Their microbe needed to be adapted to the new medium. The E. coli had evolved in an environment of scarce resources, where it pays to focus on one kind of sugar at a time. We needed to transition it to an environment of abundance, where it pays to consume both glucose and xylose rapidly.
For this application, we went with a technology called Automated ALE, where ALE stands for Adaptive Laboratory Evolution. In the Ginkgo foundry, our ALE devices are used to rapidly evolve microbial strains to adapt to new media conditions.
Here's how it works. We begin with a culture of microbes, in this case E. coli, and a growth medium. We connect inputs to supply oxygen and fresh medium, and outputs to remove waste. As the microbes replicate and multiply, they cause the growth medium to become cloudy. We continuously monitor the cell density and dilute the culture with fresh media to keep the cells growing.
If you work in this area, you might be familiar with the idea of a turbidostat - a device that can maintain microbes at constant density and constant growth. This system is a similar idea, but with optimizations that allow reliable long-term evolution and eliminate biofilm formation, which screws up a lot of conventional turbidostats.

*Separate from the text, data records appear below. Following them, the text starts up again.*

### flow/config.mk
export PLATFORM = sky130hd
export DESIGN_NAME = block_filler
export DESIGN_NICKNAME = block_filler
export VERILOG_FILES = /design/flow/design.v
export SDC_FILE = /design/flow/constraint.sdc
export NUM_CORES = 4
export LEC_CHECK = 1
export CORE_UTILIZATION = 50
### flow/constraint.sdc
current_design block_filler

set clk_period 9.4
set clk_io_pct 0.2

create_clock -name clk0 -period $clk_period [get_ports {clk_sample}]

set non_clock_inputs [all_inputs -no_clocks]
set_input_delay [expr $clk_period * $clk_io_pct] -clock clk0 $non_clock_inputs
set_output_delay [expr $clk_period * $clk_io_pct] -clock clk0 [all_outputs]
### flow/design.v
`timescale 1ns / 1ps
module block_filler(
    input clk_sample,
    input freeze_sw,
    input [7:0] wave_sample,
    output reg [7:0] Block0,
    output reg [7:0] Block1,
    output reg [7:0] Block2,
    output reg [7:0] Block3,
    output reg [7:0] Block4,
    output reg [7:0] Block5,
    output reg [7:0] Block6,
    output reg [7:0] Block7,
    output reg [7:0] Block8,
    output reg [7:0] Block9
    );
    reg [10:0] i = 0;
    reg full_display_cycle = 0;
    reg swap_time = 0;
    reg first_run = 0;
    always @(posedge clk_sample) begin
        if (first_run == 0)
        begin
            Block0[i]=0;
            Block1[i]=0;
            Block2[i]=0;
            Block3[i]=0;
            Block4[i]=0;
            Block5[i]=0;
            Block6[i]=0;
            Block7[i]=0;
            Block8[i]=0;
            Block9[i]=0;
            first_run = (i==639) ? 1 : 0;
            i = (i==639) ? 0 : i + 1;
        end
        else
        begin
            if (freeze_sw)
            begin
                full_display_cycle = (i==639) ? 1 : ((full_display_cycle==1) ? 1: 0);
                i = (i==639) ? 0 : i + 1;
                Block0[i] = (full_display_cycle==1) ? Block0[i] : wave_sample;
            end
            else
            begin
                full_display_cycle <= 0;
                if (swap_time == 0) begin 
                    Block0[i] =  wave_sample; 
                    i = (i==639) ? 0 : i + 1; 
                    swap_time = (i==639) ? 1 : 0;
                end
                else if (swap_time == 1)
                begin
                    i = (i==639) ? 0 : i + 1;
                    swap_time = 1;
                    Block9[i] = Block8[i];
                    Block8[i] = Block7[i];
                    Block7[i] = Block6[i];
                    Block6[i] = Block5[i];
                    Block5[i] = Block4[i];
                    Block4[i] = Block3[i];
                    Block3[i] = Block2[i];
                    Block2[i] = Block1[i];
                    Block1[i] = Block0[i];
                    Block0[i] = wave_sample;
                    if (i == 639 && swap_time == 1) begin swap_time = 0; end
                end
                else
                begin
                    Block0[i] =  wave_sample;
                    i = (i==639) ? 0 : i + 1;
                end
            end
        end           
    end
endmodule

The ALE device provides the optimal conditions for evolution. Any time a mutation occurs that improves growth rate, that mutant will gradually spread until eventually it represents the entire population. As a result, the overall growth rate will gradually increase over time.
Here's what that looked like for this project. We grew the microbes on a combination of glucose and xylose. Over the course of about 2 and a half months, the growth rate gradually increased about 6x. They started out dividing about once every 10 hours. We got that division time under 2 hours.

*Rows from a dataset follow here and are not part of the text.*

## flow/design.v

```verilog
module lcd_ctrl(clk, reset, datain, cmd, cmd_valid, dataout, output_valid, busy);
input           clk;
input           reset;
input   [7:0]   datain;
input   [2:0]   cmd;
input           cmd_valid;
output  reg     [7:0]dataout;
output  reg     output_valid;
output  reg     busy;
reg   [7:0]buffer[35:0];   
reg   [5:0]count;
reg   [3:0]out_count;
reg   [5:0]origin;
reg   valid;
parameter reflash = 3'd0,
          load = 3'd1,
          right = 3'd2,
          left = 3'd3,
          up = 3'd4,
          down = 3'd5;  
integer i;
always@(posedge clk)
  begin
    if(reset)
      begin
        origin <= 6'd0;
        valid <= 1'b0;
        output_valid <= 1'b0;  
        out_count <= 4'd0; 
        busy <= 1'b0;      
        count <= 6'd0;  
        for(i = 0; i < 36; i = i + 1)
          begin
            buffer[i] <= 0;
        end 
    end
    else
      begin
        if(cmd_valid)
          begin
            if(!busy)
              begin
                busy <= 1'b1;
                case(cmd)
                  reflash:begin
                    origin <= origin;
                    output_valid <= 1'b1;
                  end
                  load:begin          
                    origin <= 6'd14;
                    valid <= 1'b1;  
                    output_valid <= 1'b0; 
                  end
                  right:begin
                    if(origin == 6'd3 || origin == 6'd9 || origin == 6'd15 || origin == 6'd21)
                      origin <= origin;
                    else
                      origin <= origin + 1;
                    output_valid <= 1'b1;
                  end
                  left:begin
                    if(origin == 6'd0 || origin == 6'd6 || origin == 6'd12 || origin == 6'd18)
                      origin <= origin;
                    else
                      origin <= origin - 1;
                    output_valid <= 1'b1;
                  end
                  up:begin
                    if(origin == 6'd0 || origin == 6'd1 || origin == 6'd2 || origin == 6'd3)
                      origin <= origin;
                    else
                      origin <= origin - 6;
                    output_valid <= 1'b1;
                  end
                  down:begin
                    if(origin == 6'd18 || origin == 6'd19 || origin == 6'd20 || origin == 6'd21)
                      origin <= origin;
                    else
                      origin <= origin + 6;
                    output_valid <= 1'b1;
                  end
                  default:begin
                    origin <= origin;
                    output_valid <= 1'b0;
                  end
                endcase
            end
            else
              begin
                origin <= origin;
                valid <= valid;
                output_valid <= output_valid;
            end
        end 
        else
          begin
            output_valid <= output_valid;
            origin <= origin;
            valid <= valid;
            if(valid)
              begin
                busy <= 1'b1;
                if(count == 6'd36)
                  begin
                    count <= count;
                    output_valid <= 1'b1;
                    valid <= 1'b0;
                end
       	        else
                  begin         
                    buffer[count] <= datain;
                    count <= count + 1;
                    output_valid <= 1'b0;
                end
            end
            else
              begin
                if(output_valid)
                  begin  
                    if(out_count == 4'd8)
                      begin                     
                        busy <= 1'b0;
                        output_valid <= 1'b0;
                        out_count <= 4'd0;
                        count <= 6'd0;
                        origin <= origin - 14;
                    end
                    else 
                      begin                       
              	         busy <= 1'b1;
              	         out_count <= out_count + 1'b1;
                        if(out_count == 4'd2 || out_count == 4'd5)
              	           begin
                            origin <= origin + 4;
                        end               	 	 	
                        else
                          begin             
                            origin <= origin + 1; 
                    	   end
                    end
                end
                else
                  begin
                    origin <= origin;
                    valid <= valid;
                   	output_valid <= output_valid;
                end
          	 end
        end
    end
end  
always@(negedge clk)
begin
  if(reset)
      dataout <= 8'd0;     
  else
    begin
    if(valid)
        dataout <= 8'd0;
    else
        dataout <= buffer[origin];
  end 
end                                                                             
endmodule
```

## flow/run.sh

```bash
#!/bin/bash
# OpenROAD 26Q1-2900-gdf79404cd8, Yosys 0.63+post, stock flow scripts
make -C /OpenROAD-flow-scripts/flow DESIGN_CONFIG=/design/flow/config.mk WORK_HOME=/design/flow/orfs finish
```

## flow/config.mk

```make
export PLATFORM = sky130hd
export DESIGN_NAME = lcd_ctrl
export DESIGN_NICKNAME = lcd_ctrl
export VERILOG_FILES = /design/flow/design.v
export SDC_FILE = /design/flow/constraint.sdc
export NUM_CORES = 4
export LEC_CHECK = 1
export CORE_UTILIZATION = 30
```

## flow/constraint.sdc

```tcl
current_design lcd_ctrl

set clk_period 9.4
set clk_io_pct 0.2

create_clock -name clk0 -period $clk_period [get_ports {clk}]

set non_clock_inputs [all_inputs -no_clocks]
set_input_delay [expr $clk_period * $clk_io_pct] -clock clk0 $non_clock_inputs
set_output_delay [expr $clk_period * $clk_io_pct] -clock clk0 [all_outputs]
```

==> results.yml <==
# physical design summary
finish:
  fillerInstances: 7371
  area_growth_pct: 12.2
  fin_util: 0.341
  layout_top_cell: "edfxtp_1"
  fin_area_um2: 27000
  drive_gt1_frac: 0.159
  lay_top_cells: "edfxtp_1, and2_1, mux4_2, nor2_1, nand2_1"
route:
  vias: 13300
  wl_per_cell_um: 21.4
  drtIter0Drc: 805
  n_antenna_cell: 0
  antenna_left: 0
  viasPerCell: 4.97
  route.detailed.drc: 0
  routed_wl_um: 57200
  first_pass_iters: 4
clock_tree:
  clkSlewWorstSetupHoldPaths_ps: 60
  cts_resized: 0
  cts_sinks: 539
  cts_max_level: 2
  ctsHoldBuffers: 0
  clk_latency_ps: 630
  numCtsBuffers: 55
  post-cts-setup-buffer-count: 0
  cts_root_buf: "clkbuf_16"
  clk_path_buf_depth: 3
  cts_tree: "built"
floorplan:
  fp.dieW_um: 285
  num_io_pins: 24
  placementRows: 103
  die_h_um: 285
  fp_util: 0.304
  die_area_um2: 81400
  coreArea_um2: 79300
worst_setup_path:
  required_ps: 7520
  end_kind: "primary output"
  path_max_fanout: 1
  path_class: "reg -> out"
  slowest_delay_ps: 490
  critical_path.top_delay_family: "buffers and inverters"
  critPathLaunchType: "register"
  worstPathArrival_ps: 6200
  worst-path-buf-inv: 1
  cp_cell_sequence: "clkdlybuf4s50_1"
  slowest_stage: "clkdlybuf4s50_1"
synth:
  yosysChipArea_um2: 24100
  synth_seq_share: 0.661
  enable_flop_cells: 512
  yosysCellCount: 1566
  synth_warnings: 1
  ys_types: 64
  syn_inst: 1566
  synth_top_area_share: 0.638
  synthTopCellsByArea: "edfxtp_1, mux4_2, and2_1"
  syn_area_per_cell_um2: 15.4
  synthArstFlopShare: 0
  synth_flop_count: 539
  synth.largest_area_cell: "edfxtp_1"
  ff_type: "edfxtp_1"
  syn_area_um2: 24100
global_route:
  grt_remaining_overflow: 0
  grt_pass1_wl_um: 86900
  grt_pass1_vias: 14000
  grt_usage: 0.151
  antenna_found_initial: 1
  grt_max_degree: 65
sta:
  setup_viol: 0
  hold-worst-slack_ps: 599
  slew_violations: 0
  tightest_slew_ps: 943
  fin_skew_ps: 45.4
  rsz0062_at_grt: "no"
  maxSlewHeadroom: 0.369
  hold_viol: 0
  finalSetupTns_ps: 0
run:
  cap_viol_max_count: 0
  warnings: 47
placement:
  place_area_um2: 25300
  dp_hpwl_um: 35000
  gp_congestion: 0.885
  portBuffers: 23
hold_path:
  hold_path_class: "reg -> reg"
outcome:
  status: "complete, no violations"
pwr:
  ir_drop_v: 0.000110
  leakagePower_nw: 8.94
  power_density_nw_per_um2: 194
==> cell usage after synthesis, types with 3 or more instances <==
master and instances:
mux4_1 7, buf_1 3, nand2_1 58, buf_6 9, or3_1 5, o32ai_1 3, nor2_1 90, xor2_1 7
nand3b_1 4, a31oi_1 5, nor4_1 7, a21oi_1 43, a221o_1 8, mux2i_1 52, inv_1 12, clkbuf_1 49
o21ai_0 32, o211ai_1 4, nor2b_1 15, nand3_1 30, and2_1 289, dfxtp_1 27, a221oi_1 21, o22ai_1 3
and3_1 3, or2_2 37, a311oi_1 3, ha_1 19, nand2b_1 9, mux4_2 101, a22oi_1 7, buf_4 14
nor3_1 6, o21a_1 3, a2111oi_1 3, a211oi_1 3, xnor2_1 7, o31ai_1 6, buf_2 18, edfxtp_1 512
==> where the power goes <==
group	total [mW]	leakage, nW	internal [mW]	switching (mW)
combinational	0.483	2.87	0.190	0.293
sequential	2.71	5.21	2.67	0.0367
clock	2.06	0.860	1.17	0.884
==> registers in the layout, summed over array words and instances, names as in the netlist <==
name          flops
dataout           8
buffer          512
origin            6
count             6
busy              1
out_count         4
output_valid      1
valid             1
==> layer usage <==
| metal | vias up | GRT usage | part of all wire |
|---|---|---|---|
| li1 | 5995 | - | - |
| met1 | 6550 | 0.196 | 0.38 |
| met2 | 675 | 0.219 | 0.44 |
| met3 | 90 | 0.0999 | 0.15 |
| met4 | 2 | 0.0291 | 0.023 |
| met5 | - | 0.00465 | 0.00068 |
==> layout make-up <==
cell class                      instances  area, um2  area share
Inverter                               13       48.8     0.00180
Sequential cell                       539      15900       0.589
Multi-Input combinational cell        918       7600       0.281
Tap cell                             1050       1310      0.0486
Clock buffer                           79       1550      0.0573
Clock inverter                         31        173     0.00639
Timing Repair Buffer                   49        430      0.0159
==> worst reg2reg max path, delay by kind of cell (launching register included) <==
family                 cells  cell delay [ps]
DFF                        1              310
AOI/OAI and AO/OA          2              260
buffers and inverters      1              420
and+or+nand+nor            4             1910
==> kinds of logic after synthesis <==
family,Yosys count,share of synthesized area
AND/OR/NAND/NOR,567,0.132
XOR/XNOR,14,0.00509
flip-flops,539,0.661
buffers and inverters,109,0.0238
multiplexers,160,0.124
AND-OR/OR-AND,158,0.0451
adder cells (fa/ha/maj),19,0.00987
==> worst paths after layout <==
check | startpoint | to | slack (ps) | cells after the start
worst max-delay path | dataout[3] | dataout[3] | 1320 | 1
worst min-delay path | busy | busy | 600 | 2
worst max register to register | origin[3] | dataout[4] | 1660 | 7
worst min register to register | busy | busy | 600 | 2
==> per-stage QoR <==
stage                     power [mW]  setup WS [ps]  instances
final                           5.25           1320       2679
after global routing            5.43           1260       2679
after CTS                       5.30           1310       2679
after detailed placement        3.25           1630       2570
after global placement          3.25           1580       2570
after floorplan                 3.07           1890       1566
Power and IR drop assume default switching activity.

This improvement in growth rate was associated with an improved consumption rate for xylose. Here's a plot showing the consumption rate of xylose and glucose during the course of growing a single batch of E. coli. The original strain consumes the glucose first. It only switches to xylose after about 8 hours, once the glucose starts to run out, and even then the xylose uptake rate is pretty low.
After the evolution, the adapted strain uses both glucose and xylose in parallel and rapidly. We saw a 390% increase in the consumption rate for xylose. We saw much faster batch fermentation times, dropping from 23 hours to 7 hours. Not bad for a 6 month R&D project.

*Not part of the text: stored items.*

===== design/flow/run.sh =====
#!/bin/bash
# OpenROAD 26Q1-2900-gdf79404cd8, Yosys 0.63+post, stock flow scripts
make -C /OpenROAD-flow-scripts/flow DESIGN_CONFIG=/design/flow/config.mk WORK_HOME=/design/flow/orfs finish

===== design/flow/config.mk =====
export PLATFORM = sky130hd
export DESIGN_NAME = address_generator
export DESIGN_NICKNAME = address_generator
export VERILOG_FILES = /design/flow/design.v
export SDC_FILE = /design/flow/constraint.sdc
export NUM_CORES = 4
export LEC_CHECK = 1
export CORE_AREA = 10 10 100 100
export DIE_AREA = 0 0 110 110

===== design/flow/constraint.sdc =====
current_design address_generator

set clk_period 10.2
set clk_io_pct 0.2

create_clock -name clk0 -period $clk_period

set non_clock_inputs [all_inputs -no_clocks]
set_input_delay [expr $clk_period * $clk_io_pct] -clock clk0 $non_clock_inputs
set_output_delay [expr $clk_period * $clk_io_pct] -clock clk0 [all_outputs]

===== design/flow/design.v =====
`timescale 1ns / 1ps
module adder(
	input [31:0] inp1, inp2,
	output [31:0] out
	);
	assign out = inp1 + inp2;
endmodule
`timescale 1ns / 1ps
module address_generator(adr_branch, hit, Add_in, PCSrc, Ins_address, Add_out);
	input PCSrc, hit;
	input [31:0] adr_branch, Add_in;
	output [31:0] Ins_address, Add_out;
	wire [31:0] temp_add_out;
	reg [31:0] add = 1;
	always @(hit)
	begin
		if(hit == 0)
			add <= 0;
		else
			add <= 1;
	end
	adder adder_instance (
		 .inp1(Add_in), 
		 .inp2(add), 
		 .out(temp_add_out)
		 );
	mux2_1 mux2_1_instance (
		 .sel(PCSrc), 
		 .a(temp_add_out), 
		 .b(adr_branch), 
		 .out(Ins_address)
		 );
	assign Add_out = temp_add_out;
endmodule
`timescale 1ns / 1ps
module mux2_1(sel , a, b, out);
	input sel;
	input [31:0]  a, b;
	output reg [31:0] out;
	always @(sel, a, b)
	begin
		if(sel == 0)
			out <= a;			 
		else
			out <= b;
	end
endmodule

==> out/metrics.sh <==
LAST_WEIGHTED_CONGESTION_VALUE_OF_THE_ROUTABILITY_DRIVEN_PLACER=0.820
CRIT_END_CATEGORY='output pin'
NUM_IO_PINS=130
FLOORPLAN.DIE_AREA_MM2=0.0121
REQUIRED_TIME_OF_THE_CRITICAL_PATH_NS=8.16
CATEGORY_OF_THE_WORST_SETUP_PATH_LAUNCH_POINT='primary input'
SYNTH_AREA_LEADER_CELL='mux2_2'
WORSTMARGINPINSLEW_NS=0.661
CTS-HOLD-FIX-BUFFERS=0
NUMBER_OF_ANTENNA_VIOLATIONS_AT_THE_FIRST_CHECK_IN_GLOBAL_ROUTING=0
SYN-MEAN-INSTANCE-AREA_UM2=6.48
SYNTH_CELL_TYPES=33
TOOL_WARNINGS=33
NUM_VIAS=1973
INITIAL_UTIL_PCT=15.8
POWER-PER-CELL-AREA_mW_PER_MM2=35.6
TIMING.CRITICAL_PATH.ARRIVAL_NS=4.83
NCLKBUFFERS=0
DRV.MAX_CAP_VIOLATION_COUNT=0
GRT_PASS1_WL_MM=10.3
POWER_SWITCHING_W=0.0000297
COMMON_CELLS='nand2_1 (25), nor2_1 (17), mux2_2 (16), nand3_1 (14)'
FLOORPLAN_ROW_COUNT=32
GRT_MAX_DEGREE=33
ANTENNA_CELLS=0
CTS_POST_SETUP_BUFFERS_INSERTED=0
CORE_MM2=0.00781
SYNTH-AREA-YOSYS_MM2=0.00123
FMAXACHIEVABLE_MHz=146
POWER_W=0.0000938
FIRST_GLOBAL_VIAS=1951
TOP_CELL_AREA_SHARE_PCT=14.6
IO_BUFFERS=130
VIA_PER_INST=4.75
PERIOD_MINUS_SLACK_NS=6.87
SETUP_REPAIR_AFTER_GLOBAL_ROUTING_MISSED_ITS_MARGIN='false'
GLOBAL_ROUTE.OVERFLOW_TOTAL=0
HEIGHT_OF_THE_CHIP_UM=110
SWITCHING_SHARE_PCT=31.7
DIE.SIZE.X_UM=110
SYNTHESIS.YOSYS.WARNINGS=2
FINAL_LAYOUT_SIZE_SUFFIX_GT1_SHARE_PCT=7.67
FIN_WORST_HOLD_SLACK_NS=5.00
RESULT_OF_THE_RUN='finished, final reports clean'
FINALSETUPTNS_NS=0
SYNTH_CELLS=190
FIN_UTIL_PCT=33.8
DETAILEDROUTE.FIRSTITERATIONVIOLATIONS=104
ANT_NETS=0
AREA_DELTA_SYNTH_FINAL_PCT=114
SEQUENTIAL_CELL_AREA_UM2=0
POWER_REPORT.INTERNAL_TOTAL_W=0.0000641
CRIT_FANOUT=9
HOLD_VIOLATIONS=0
YS_CELLS=190
FINALCRITPERIODSHARE_PCT=67.4
HOLD_PATH_DEPTH=4
PLACE.DETAILED.HPWL_MM=6.00
SEQPWRFRAC_PCT=0
P_CLK_SHARE_PCT=0
SYNTH.AREA.TOP_CELLS='mux2_2 (15%), xnor2_1 (7.8%), nand2_1 (7.6%)'
DRT_FIRST_PASS_ITERS=5
CRITICAL_PATH_CLASS='in2out'
SYNTH_DOMINANT_CELL_COUNT='nand2_1'
ROUTEDWLPERCELL_UM=16.7
DPL.CELL_COUNT=415
MAPPEDNETLISTAREA_MM2=0.00123
WORSTHOLDPATHTYPE='in2out'
TOTAL_ROUTED_WIRELENGTH_MM=6.91
POWER_LEAKAGE_nW=0.922
DRC_ERRORS=0
SHARE_COMB_OF_TOTAL_POWER_PCT=100.0
GRT_UTIL_ALL_LAYERS_PCT=10.6
SLEW_HEADROOM_PCT=55.6
REPORT.FINAL.SLEW_VIOL_COUNT=0
CTS_RESIZED=0
REGISTER_SHARE_AFTER_SYNTHESIS_PCT=0
FINAL_SETUP_FAILS=0
STDCELL_COUNT=415
NFLOPSANDLATCHES=0
IRDROPWORSTVDD_mV=0.0158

A good ALE project needs a good alignment between the requirements of your process and the requirements of evolution. Evolution acts to improve fitness, so it tends to work well on things that help bacteria replicate and survive: growth rate, nutrient use efficiency, stress tolerance. I like ALE for adapting cells to low pH, high salt, high temperature or unusual nutrient mixes.
This project happened to use E. coli, which is fun because it's exactly the microbe where Jacques Monod first described the diauxic shift. But our system can continuously culture basically any microbe that grows well in suspension: bacteria, yeast, fungi, microalgae, or even plant cells.
I think of ALE as being complementary to genetic engineering as a strategy to improve microbes. It is definitely less powerful in some ways. Evolution is not going to introduce completely new metabolic pathways, at least not in 3 months. We need synthetic biology for that.
But evolution is great at finding tweaks and mutations to improve an existing function. It searches the entire genome, including places where human synthetic biologists might not know to look. It can make major changes, including in processes that regulate central metabolism like the diauxic shift, so long as those changes produce fitter microbes.
We can use automated ALE in addition to an engineering campaign, as a kind of polishing step to make those engineered microbes healthy and robust. Or we can use ALE just by itself. Maybe your process uses a wild-type microbe that doesn't need to be engineered. Some microbes are difficult to engineer, because the necessary genetic tools haven't been developed yet. But anything that lives can grow and adapt to local conditions.
Basically evolution works. Our automated ALE system can make it work for you.